Competitive analysis, product differentiation, nearest neighbor, topological data analysis, summary visualization, data science use cases, data access, data preparation, data exploration.
3. Goal of the Analysis
The goal was to identify the closest competitors, functionally speaking,
in the data science software industry.
Our hypothesis, was that text analysis and novel nearest neighbor
algorithms could distill text based reports into a useful summary
visualization of the products in the space.
4. Step 1: Text analysis, Data Transformation:
Two related reports covering the range of product capabilities across
four use cases were used for source data.
Source report content was converted to numeric representations of the
text. A matrix was populated with quantitative values ranging from 1 to
5.
5. Scope Adjustment
The source reports did not provide full breakdown of sub dimensions
within the four use cases.

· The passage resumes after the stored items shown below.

==> build 76: inputs <==
// alu
module alu(
	output reg[16 - 1:0] 		data_out,
	output reg 						  		valid_out,
	output reg							  		cmd_out,
	input [16 - 1:0] 			data_in,
	input 							  			valid_in,
	input 							  			cmd_in,
	output reg 									 	amm_read,
	output reg[8 - 1:0] 		amm_address,
	input [8 - 1:0] 			amm_readdata,
	input 									 			amm_waitrequest,
	input[1:0] 							 			amm_response,
	input clk,
	input rst_n
	);
	localparam ST_READ_HEAD = 3'h0, ST_READ_PAYLOAD = 3'h1, ST_DECODE = 3'h2, ST_OP_CODE = 3'h3,
	           ST_ERROR = 3'h4, ST_SEND = 3'h5, ST_SEND2 = 3'h6;
	reg[7:0] date[63:0];
	reg      is_addr[63:0];
	reg[5:0] numar_val;
	reg[5:0] i;
	reg[3:0] operatie;
	reg[2:0] state;
	reg[11:0] rez;
	reg       err;
	wire[5:0] last = numar_val - 6'd1;
	wire[7:0] cur  = date[i];
	reg[11:0] rez_next;
	reg       op_err;
	always @(*) begin
		rez_next = rez;
		op_err   = 1'b0;
		case(operatie)
			4'd0: rez_next = rez + {4'h0, cur};
			4'd1: rez_next = (i == 6'd0) ? {4'h0, cur} : (rez & {4'h0, cur});
			4'd2: rez_next = rez | {4'h0, cur};
			4'd3: rez_next = rez ^ {4'h0, cur};
			4'd4: if(numar_val == 6'd1) rez_next = {4'h0, ~cur}; else op_err = 1'b1;
			4'd5: if(numar_val == 6'd1) rez_next = {4'h0, cur} + 12'd1; else op_err = 1'b1;
			4'd6: if(numar_val == 6'd1) rez_next = {4'h0, cur} - 12'd1; else op_err = 1'b1;
			4'd7: if(numar_val == 6'd1) rez_next = {4'h0, 8'd0 - cur}; else op_err = 1'b1;
			4'd8: if(numar_val == 6'd2) rez_next = {4'h0, date[0] >> date[1]}; else op_err = 1'b1;
			4'd9: if(numar_val == 6'd2) rez_next = {4'h0, date[0] << date[1]}; else op_err = 1'b1;
			default: op_err = 1'b1;
		endcase
	end
	always @(posedge clk) begin
		if(!rst_n) begin
			state     <= ST_READ_HEAD;
			valid_out <= 1'b0;
			cmd_out   <= 1'b0;
			data_out  <= 0;
			amm_read  <= 1'b0;
			amm_address <= 0;
			i         <= 0;
			numar_val <= 0;
			operatie  <= 0;
			rez       <= 0;
			err       <= 1'b0;
		end
		else begin
			case(state)
				ST_READ_HEAD: begin
  ...
make LEC_CHECK=0 CAP_MARGIN=20 CORE_MARGIN=2 CORE_UTILIZATION=72 CTS_CLUSTER_DIAMETER=399 CTS_CLUSTER_SIZE=100 SLEW_MARGIN=20 finish   # period 3.08 ns
run.sh (not shown) runs the stock make flow with config.mk's settings and CLKGATE_MAP_FILE=.
==> build 28: changes against build 76 <==
--- a/flow/config.mk
+++ b/flow/config.mk
@@ -8,6 +8,5 @@
 export CAP_MARGIN = 20
 export CORE_MARGIN = 2
 export CORE_UTILIZATION = 72
-export CTS_CLUSTER_DIAMETER = 399
-export CTS_CLUSTER_SIZE = 100
+export CTS_CLUSTER_SIZE = 37
 export SLEW_MARGIN = 20
==> flow/constraint.sdc (replaced) <==
create_clock -name core_clock -period 4.01 [get_ports {clk}]
set_input_delay 0.8020 -clock core_clock [delete_from_list [all_inputs] [get_ports {clk}]]
set_output_delay 0.8020 -clock core_clock [all_outputs]
set_load 0.01 [all_outputs]
==> qor summary <==
| quantity | build 76 | build 28 |
|---|---|---|
| Level count of the clock H-tree | 1 | 2 |
| Post-cts repair resize count | 142 | 38 |
| TritonCTS buffer count | 10 | 59 |
| Post-Place Setup Slack | -1050 ps | -195 ps |
| Clock sink total | 641 | 641 |
| Gpl congestion | 0.963 | 0.927 |
| Post-placement cell area | 30600 sq um | 29700 sq um |
| DIE HEIGHT | 200 um | 200 um |
| Post-CTS setup repair buffer count | 30 | 3 |
| Inst Count DP | 2426 | 2321 |
| Detailed placement HPWL | 54.8 mm | 47.6 mm |
| Count of synthesis-stage warnings from yosys | 1 | 1 |
| Avg Cell Area, Syn | 16.2 sq um | 16.2 sq um |
| Std cell rows | 71 | 71 |
| Buffer type at the clock tree root | sky130_fd_sc_hd__clkbuf_16 | sky130_fd_sc_hd__clkbuf_16 |
| Flip-flop and latch count after synthesis | 641 | 641 |
| Status | stopped before the end | failed layout checks |
| Failing step | 5_1_grt | - |
| Reasons for failing layout checks | - | setup timing |
| Number of buffers on the longest clock path | 3 | 3 |
| Die Area | 40100 sq um | 40100 sq um |

---

==> branch onyx <==
alu again, from the RTL that the note above started with.
Settings: LEC_CHECK=0, CAP_MARGIN=15, CORE_MARGIN=2, CORE_UTILIZATION=70, CTS_CLUSTER_DIAMETER=28, SETUP_SLACK_MARGIN=0.9, SLEW_MARGIN=20; clock period 3.42 ns.
==> branch indigo (differences from branch onyx) <==
==> flow/config.mk (replaced) <==
export PLATFORM = sky130hd
export DESIGN_NAME = alu
export DESIGN_NICKNAME = alu
export VERILOG_FILES = /design/flow/design.v
export SDC_FILE = /design/flow/constraint.sdc
export NUM_CORES = 4
export LEC_CHECK = 0
export CAP_MARGIN = 20
export CELL_PAD_IN_SITES_DETAIL_PLACEMENT = 0
export CORE_ASPECT_RATIO = 1.01
export CORE_MARGIN = 7
export CORE_UTILIZATION = 53
export CTS_CLUSTER_SIZE = 47
export GPL_ROUTABILITY_DRIVEN = 0
export MAX_ROUTING_LAYER = met5
export SLEW_MARGIN = 0
export TNS_END_PERCENT = 35
==> flow/constraint.sdc (replaced) <==
create_clock -name core_clock -period 5.0 [get_ports {clk}]
set_input_delay 1.0000 -clock core_clock [delete_from_list [all_inputs] [get_ports {clk}]]
set_output_delay 1.0000 -clock core_clock [all_outputs]
set_load 0.01 [all_outputs]
==> branch umber (differences from branch onyx) <==
==> flow/config.mk (replaced) <==
export PLATFORM = sky130hd
export DESIGN_NAME = alu
export DESIGN_NICKNAME = alu
export VERILOG_FILES = /design/flow/design.v
export SDC_FILE = /design/flow/constraint.sdc
export NUM_CORES = 4
export LEC_CHECK = 0
export CAP_MARGIN = 20
export CORE_MARGIN = 9
export CORE_UTILIZATION = 28
export CTS_CLUSTER_DIAMETER = 306
export GPL_TIMING_DRIVEN = 1
export MAX_ROUTING_LAYER = met4
export SETUP_SLACK_MARGIN = 0.62
export SLEW_MARGIN = 25
==> flow/constraint.sdc (replaced) <==
create_clock -name core_clock -period 4.99 [get_ports {clk}]
set_input_delay 0.9980 -clock core_clock [delete_from_list [all_inputs] [get_ports {clk}]]
set_output_delay 0.9980 -clock core_clock [all_outputs]
set_load 0.01 [all_outputs]
==> branch amber (differences from branch onyx) <==
--- a/flow/config.mk
+++ b/flow/config.mk
@@ -7,7 +7,9 @@
 export LEC_CHECK = 0
-export CAP_MARGIN = 15
+export CAP_MARGIN = 20
 export CORE_MARGIN = 2
 export CORE_UTILIZATION = 70
-export CTS_CLUSTER_DIAMETER = 28
-export SETUP_SLACK_MARGIN = 0.9
+export CTS_CLUSTER_DIAMETER = 360
+export CTS_CLUSTER_SIZE = 42
+export PLACE_DENSITY_LB_ADDON = 0.0
+export SETUP_SLACK_MARGIN = 0.57
 export SLEW_MARGIN = 20
==> flow/constraint.sdc (replaced) <==
create_clock -name core_clock -period 2.01 [get_ports {clk}]
set_input_delay 0.4020 -clock core_clock [delete_from_list [all_inputs] [get_ports {clk}]]
set_output_delay 0.4020 -clock core_clock [all_outputs]
set_load 0.01 [all_outputs]
==> results <==
                                                                            branch indigo      branch umber                     branch onyx              branch amber
Status                                                   no timing/DRC/antenna violations  no timing/DRC/antenna violations          stopped before the end    stopped before the end
Stage where the flow stopped                                                            -                 -  clock tree synthesis (4_1_cts)  global routing (5_1_grt)
Fraction of area in registers                                                      58.68%            56.54%                               -                         -
Final Instance Area                                                             31710 um2         32910 um2                               -                         -
Invs w/o clock                                                                         41                41                               -                         -
LEAKAGE                                                                          10.03 nW          10.24 nW                               -                         -
Post-CTS setup buffers                                                                  0                 4                               -                        22
Post-route insts no fill                                                             2573              3202                               -                         -
Minimum hold slack                                                               504.9 ps          498.4 ps                               -                         -
Path depth of the worst reg2reg path                                                   19                12                               -                         -
Power share of the clock group                                                      44.7%             44.2%                               -                         -
Final count of negative-setup-slack endpoints                                           0                 0                               -                         -
DRC violations left                                                                     0                 0                               -                         -
Hold/Removal Path Class                                                           reg2reg           reg2reg                               -                         -
Layout-stage area growth over the synthesis result                                 14.48%            18.81%                               -                         -
Top Layer Used                                                                       met5              met4                               -                         -
Dominant power group                                                     sequential cells  sequential cells                               -                         -
Clock slew at the register clock pins of the worst setup and hold paths             60 ps             60 ps                               -                         -
Fill count                                                                           3779              9257                               -                         -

As a result, many fields in the matrix had
missing values.
The estimated completion time for a full analysis on all four use cases
exceeded cost benefit metrics. The goal was narrowed to focus on the
first use case, which had four sub dimensions: access, preparation,
exploration, and automation.
6. Step 2: Imputing Values and Adjusting Imputed Values
A value of [3] was set as the estimate for all missing values.
Scores for each sub dimension were averaged into a total for the use
case. Result totals in the cqtinf model score table came close to the
source report result totals for the use case.
Minor adjustments to sub dimension values brought 12 of the 16
product scores into very close alignment with the source scores,
without concern of overfitting.
Alteryx [AYX] was chosen as the fixed variable for further analysis.
7. Step 3: Analysis Model Outputs
The cqtinf model provided two outputs:
1] a short list of AYX closest competitors, based on the number of times
a competitor is within range, where frequency represents closeness:
2] an input for a complex topological / nearest neighbor data analysis,
based on actual distance measures of competitors.
Dataiku Datawatch TIBCO SAS VDMML KNIME
4 3.3 3.3 3 3
8. Step 4: Nearest Neighbor Conversion
To perform this nearest neighbor analysis, the matrix score values had
to be transformed into [x, y] grid coordinates which could be plotted on
a graph. cqtinf heuristics provided the conversion.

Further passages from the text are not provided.